Así, un conjunto de comunidades que tenía diferentes lugares de residencia, lenguas y culturas, formadas durante un extenso período de proselitismo religioso y vinculadas por una distintiva fe-que cultivaba al hebreo como lengua litúrgica (en ese sentido, símil al latín de los católicos romanos)-se transforman en una nación tenaz y resistente: el pueblo raza desarraigado de su Patria en Canaán.
A modo de cierre
Tal vez no falte quien conciba el análisis precedente como un mero ejercicio semántico; un escrito de tintes academicistas; un texto impertinente hacia quienes, en su derecho, se autoperciben miembros de pueblos definidos como semíticos. Nada más alejado de ello.
Recordando una vez más al Profesor Chedid, una de las frases que gustaba reiterar en sus clases era la siguiente: “el que nomina domina y el que domina nomina”.
Desde tiempos de los primitivos humanos el lenguaje ha cumplido la función de congregar y de comunicar a los pares; aunque en manos de los poderosos tiene la capacidad de obstaculizar el entendimiento y servir a la opresión.
La colonialidad del saber consiste en la construcción de conocimientos que reproducen los regímenes coloniales de pensamiento. Se trata de un ejercicio de poder y control sobre las ideas que, en muchas ocasiones, no logra percibirse.
Si un Estado, grupo o persona logra imponer los significados legítimos de las palabras y esconde las relaciones de fuerza que permiten esa imposición, ese significado “se naturaliza”.

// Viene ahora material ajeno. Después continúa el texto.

$ cat src/rtl/fgc_pkg.sv
package fgc_pkg;
  localparam int ADDR_W = 5;

  localparam logic [ADDR_W-1:0] A_SRC  = 5'h02;
  localparam logic [ADDR_W-1:0] A_CTRL = 5'h06;
  localparam logic [ADDR_W-1:0] A_CLO  = 5'h0A;
  localparam logic [ADDR_W-1:0] A_CHI  = 5'h0B;
  localparam logic [ADDR_W-1:0] A_MEAS = 5'h12;

  localparam int NSRC   = 3;
  localparam int CODE_W = 3;
  localparam int PRE_W  = 15;

  typedef struct packed {
    logic              clr;
    logic [CODE_W-1:0] code;
    logic              swap;
    logic              en;
    logic              csel;
    logic              set;
  } ctrl_t;
endpackage

$ cat src/rtl/fgc_src_sync.sv
module fgc_src_sync
  import fgc_pkg::*;
(
  input  logic            clk_i,
  input  logic            rst_ni,
  input  logic [NSRC-1:0] src_i,
  input  logic [NSRC-1:0] sel_i,
  output logic            edge_o
);
  logic raw;
  logic [2:0] sh_q;

  // mux only for an exactly one-hot selection
  always_comb begin
    raw = 1'b0;
    if ($countones(sel_i) == 1) raw = |(src_i & sel_i);
  end

  always_ff @(posedge clk_i or negedge rst_ni) begin
    if (!rst_ni) sh_q <= '0;
    else         sh_q <= {sh_q[1:0], raw};
  end

  assign edge_o = sh_q[1] & ~sh_q[2];

  p_edge_single_r4: assert property (@(posedge clk_i) disable iff (!rst_ni)
    edge_o |=> !edge_o);
endmodule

Cuando los ideólogos sionistas se apropian del término semita y quienes lo objetan exclaman; “¡los árabes también son semitas!”, otorgan, con esa expresión, el carácter de tales al conjunto de invasores de Palestina y validan, en forma involuntaria, el punto de partida de la narración del retorno al lugar al cual jamás pertenecieron.
Una vez instalados, los ocupantes caracterizan como apropiadores a los habitantes ancestrales que, perversamente, están siendo expulsados por los primeros.
Esto que sucede con el término semita se reitera con tantos otros. Y el objetivo es el mismo: otorgar al Estado de Israel y a quienes son apólogos de sus crímenes el estatuto ontológico de víctimas.
Hemos denunciado la función de un lenguaje colonialista y, aun cediendo por un momento a su utilización, impugnamos la narración que favorece a los opresores del pueblo de Palestina, en su propio campo.
Por lo tanto, ¡llamemos a la judeofobia por su nombre!
En Memoria del Maestro Saad Chedid y al servicio del debate con los compañeros, colegas y amigos, estas líneas.
Nota: Gabriel Sivinian es Licenciado y Profesor de Sociología (UBA), investigador, docente y director de la Cátedra Libre de Estudios Palestinos Edward Said (FILO:UBA).